Functional characterization of Helicoverpa armigera trehalase and investigation of physiological effects caused due to its inhibition by Validamycin A formulation

Abstract

Trehalase catalyzes hydrolysis of trehalose and plays a crucial role in insect metabolism. In the present study, phylogenetic analysis and multiple sequence alignment suggested that H. armigera trehalase-1 (HaTre-1) is closely related to other soluble trehalases with conserved signature features and functional sites. We have expressed and purified recombinant HaTre-1 having Vmax ~0.16mM/min and KM ~1.34mM. Inhibition kinetics and Microscale thermophoresis illustrated competitive inhibition of HaTre-1 by Validamycin A having Ki ~3nM and KD ~542nM, respectively. Docking studies of HaTre-1 with Validamycin A indicated that it binds at the active site with multiple hydrogen bonds.
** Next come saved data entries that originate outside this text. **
This design comes from an exercise in tuning for small area on the open sky130 flow, not from production work. RTL that was checked went through simulation tests only; none was proved equivalent to the original. Power and IR drop assume default switching activity.

## datc_gain
module datc_gain (
    input  wire        clk,
    input  wire        rst,
    input  wire        ctl_valid,
    input  wire        ctl_vol,        
    input  wire [1:0]  ctl_ch,         
    input  wire [15:0] ctl_arg,
    input  wire        blk_valid,
    output wire        blk_ready,
    input  wire [4:0]  blk_cnt,        
    input  wire [2:0]  blk_fmt,        
    input  wire        in_valid,
    output wire        in_ready,
    input  wire [63:0] in_data,        
    output wire        out_valid,
    input  wire        out_ready,
    output wire [31:0] out_data,
    output wire        out_last
);
    function [25:0] radd25;
        input [24:0] a, b;
        input        ci;
        integer      k;
        reg          cy;
        begin
            cy = ci;
            for (k = 0; k < 25; k = k + 1) begin
                radd25[k] = a[k] ^ b[k] ^ cy;
                cy = (a[k] & b[k]) | (a[k] & cy) | (b[k] & cy);
            end
            radd25[25] = cy;
        end
    endfunction
    reg        mute [0:2];
    reg [15:0] nv   [0:2];
    integer    n;
    wire [25:0] nv_neg = radd25({9'd0, ~ctl_arg}, 25'd0, 1'b1);
    wire [15:0] nv_wr = ctl_arg[15] ? nv_neg[15:0] : 16'd0;    
    always @(posedge clk) begin
        if (rst) begin
            for (n = 0; n < 3; n = n + 1) begin
                mute[n] <= 1'b0;
                nv[n]   <= 16'd0;
            end
        end else if (ctl_valid && ctl_ch != 2'd3) begin
            if (ctl_vol)
                nv[ctl_ch] <= nv_wr;
            else
                mute[ctl_ch] <= ctl_arg[0];
        end
    end
    wire [25:0] m0   = radd25({9'd0, nv[2]}, {9'd0, nv[0]}, 1'b0);
    wire [25:0] m1   = radd25({9'd0, nv[2]}, {9'd0, nv[1]}, 1'b0);
    wire        sil0 = mute[2] | mute[0] | m0[16] | m0[15];
    wire        sil1 = mute[2] | mute[1] | m1[16] | m1[15];
    localparam S_IDLE = 3'd0, S_DB = 3'd1, S_DT = 3'd2, S_WDIV = 3'd3,
               S_FR = 3'd4, S_PAD = 3'd5, S_END = 3'd6;
    reg [2:0]  state;
    reg        ch;                 
    reg [3:0]  i;                  
    reg [1:0]  j;                  
    reg [29:0] M;                  
    reg [1:0]  sil;                
    reg [4:0]  cnt;
    reg [2:0]  fmt;
    reg [30:0] A;                  
    reg [31:0] P;                  
  ...
export LEC_CHECK = 0
export CAP_MARGIN = 20
export CORE_MARGIN = 2
export CORE_UTILIZATION = 40
export SLEW_MARGIN = 20
create_clock -name core_clock -period 12.5 [get_ports {clk}]
run.sh (not shown) runs the stock make flow with config.mk's settings and CLKGATE_MAP_FILE= SYNTH_SCRIPT=/design/flow/synth_recipe.tcl, a recipe that flattens the netlist after the stock synthesis.
The first run finished but failed the layout checks on setup timing.
Rerun with:
--- a/flow/design.v
+++ b/flow/design.v
@@ -12,50 +12,35 @@
     input  wire        in_valid,
     output wire        in_ready,
     input  wire [63:0] in_data,        
     output wire        out_valid,
     input  wire        out_ready,
     output wire [31:0] out_data,
     output wire        out_last
 );
-    function [25:0] radd25;
-        input [24:0] a, b;
-        input        ci;
-        integer      k;
-        reg          cy;
-        begin
-            cy = ci;
-            for (k = 0; k < 25; k = k + 1) begin
-                radd25[k] = a[k] ^ b[k] ^ cy;
-                cy = (a[k] & b[k]) | (a[k] & cy) | (b[k] & cy);
-            end
-            radd25[25] = cy;
-        end
-    endfunction
     reg        mute [0:2];
     reg [15:0] nv   [0:2];
     integer    n;
-    wire [25:0] nv_neg = radd25({9'd0, ~ctl_arg}, 25'd0, 1'b1);
-    wire [15:0] nv_wr = ctl_arg[15] ? nv_neg[15:0] : 16'd0;    
+    wire [15:0] nv_wr = ctl_arg[15] ? (~ctl_arg + 16'd1) : 16'd0;    
     always @(posedge clk) begin
         if (rst) begin
             for (n = 0; n < 3; n = n + 1) begin
                 mute[n] <= 1'b0;
                 nv[n]   <= 16'd0;
             end
         end else if (ctl_valid && ctl_ch != 2'd3) begin
             if (ctl_vol)
                 nv[ctl_ch] <= nv_wr;
             else
                 mute[ctl_ch] <= ctl_arg[0];
         end
     end
-    wire [25:0] m0   = radd25({9'd0, nv[2]}, {9'd0, nv[0]}, 1'b0);
-    wire [25:0] m1   = radd25({9'd0, nv[2]}, {9'd0, nv[1]}, 1'b0);
+    wire [16:0] m0   = {1'b0, nv[2]} + {1'b0, nv[0]};
+    wire [16:0] m1   = {1'b0, nv[2]} + {1'b0, nv[1]};
     wire        sil0 = mute[2] | mute[0] | m0[16] | m0[15];
     wire        sil1 = mute[2] | mute[1] | m1[16] | m1[15];
     localparam S_IDLE = 3'd0, S_DB = 3'd1, S_DT = 3'd2, S_WDIV = 3'd3,
                S_FR = 3'd4, S_PAD = 3'd5, S_END = 3'd6;
     reg [2:0]  state;
     reg        ch;                 
     reg [3:0]  i;                  
     reg [1:0]  j;                  
@@ -147,30 +132,29 @@
             5'd10:   bad = (R0 != 4'd0) && (R0 != 4'd5);
             5'd12:   bad = (R0 != 4'd0) && (R0 != 4'd3) && (R0 != 4'd6) && (R0 != 4'd9);
             5'd14:   bad = (R0 != 4'd0) && (R0 != 4'd7);
             default: bad = 1'b0;
         endcase
     end
     wire       mb    = ~Q0[24] & bad;
     wire [3:0] cm1   = cnt[3:0] - 4'd1;
-    wire       last_fr = ({1'b0, i} + 5'd1 == cnt);
     wire [3:0] F_eff = (i == 4'd0) ? (mb ? cm1 : 4'd0) : F0;
     wire [4:0] fsum  = {1'b0, F_eff} + {1'b0, R0};
+    wire       nat   = fsum >= cnt;
+    wire [4:0] fdif  = fsum - cnt;
+    wire [3:0] F_nxt = nat ? fdif[3:0] : fsum[3:0];
+    wire       rc    = mb ? ((i == 4'd0) ? 1'b0 : (i == cm1) ? 1'b1 : nat) : nat;
+    wire [24:0] G_nxt = G0 + Q0 + {24'd0, rc};
     wire       dfirst = (dcnt == 5'd25);
-    wire [4:0] dt     = st_fr ? fsum : {dfirst ? 4'd0 : R0, Q0[24]};
-    wire [5:0] dsub   = {1'b0, dt} - {1'b0, cnt};
-    wire       dge    = ~dsub[5];
-    wire [3:0] dsel   = dge ? dsub[3:0] : dt[3:0];
-    wire [3:0] F_nxt  = dsel;
-    wire       rc     = mb ? ((i == 4'd0) ? 1'b0 : last_fr ? 1'b1 : dge) : dge;
+    wire [4:0] dt     = {dfirst ? 4'd0 : R0, Q0[24]};
+    wire       dge    = dt >= cnt;
+    wire [4:0] ddif   = dt - cnt;
     wire       dq     = (dfirst & dneg) | dge;
-    wire [3:0] dR     = (dfirst & dneg) ? cm1 : dsel;
-    wire [25:0] G_sum = radd25(G0, Q0, rc);
-    wire [24:0] G_nxt = G_sum[24:0];
+    wire [3:0] dR     = (dfirst & dneg) ? cm1 : dge ? ddif[3:0] : dt[3:0];
     wire go      = ~outv | out_ready;
     wire fr_adv  = st_fr & go & in_valid;
     wire fr_done = fr_adv & (j == lastj);
     assign blk_ready = (state == S_IDLE);
     assign in_ready  = st_fr & go & (j == lastj) & ch;
     assign out_valid = outv;
     assign out_last  = lastq;
     wire [23:0] y    = P[23:0] ^ {24{sgnq}};
@@ -263,17 +247,17 @@
                     R0    <= R1;
                     R1    <= R0;
                     F1    <= F_nxt;
                     F0    <= F1;
                     ch    <= ~ch;
                     j     <= 2'd0;
                     if (ch) begin
                         i <= i + 4'd1;
-                        if (last_fr)
+                        if ({1'b0, i} + 5'd1 == cnt)
                             state <= cnt[4] ? S_END : S_PAD;
                     end
                 end else begin
                     j <= j + 2'd1;
                 end
             end
             S_PAD: if (go) begin
                 P     <= 32'd0;
What happened: The changed run produced a clean layout; total power is higher by a few percent; routed wire length is higher by roughly a tenth; register-to-register slack is better by 2300 ps; synthesized cell count is higher by roughly a tenth; worst setup slack is better by 1700 ps; utilization is lower by 1.3 points; die area is higher by a few percent; combinational power is higher by a few percent; global-route usage is higher by 0.86 points; first-iteration DRC count is higher by about a fifth.
For the second run of this note, only the layout was checked, not whether the RTL still works.

separate check: timing with driven ports:
How much do the figures lean on ideal ports? The routed layouts below were timed once more, with nothing changed but the port constraints. Step 1 sets driving cells, clkbuf_16 on the clock port and buf_2 on the other inputs (assumed; they add their load-dependent delay and slew). Step 2 adds t to the input delays and takes it off the output delays; t is the mean of the earliest and latest rising clock arrival at the registers after step 1. Input paths then give back, and output paths get back, about the clock's delay inside the block. Three values: ideal, step 1, step 2; two values: the first two.
run | t (ns) | setup WS [ns] | worst hold slack (ns) | clock arrival spread, ns
the first run | 0.623 | -0.546 / -0.546 / -0.546 | 0.418 / 0.418 / 0.418 | 0.014 / 0.014
the second run | 0.655 | 1.126 / 1.156 / 0.501 | 0.421 / 0.421 / 0.421 | 0.046 / 0.046
The setup slack of the second run, which loses most, moves by +0.030 ns with the drivers and by -0.625 ns with both steps.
Ingestion of Validamycin A resulted in impediment of H. armigera growth and developmental defects. Treated larvae showed concentration dependent decrease in fecundity. It also led to total inhibition of ex-vivo trehalase activity and down-regulation of gene expression of HaTre-1. Relatively high insect mortality was observed on tomato plants sprayed with combination of Validamycin A with Azadirachta indica (neem) and Pongamia pinnata (karanj) oil as compared to the individual treatments. This report has re-emphasized trehalase inhibition as a potential insecticidal strategy and also recommends Validamycin A as a prospective value-added ingredient to commercial bio-pesticide formulations.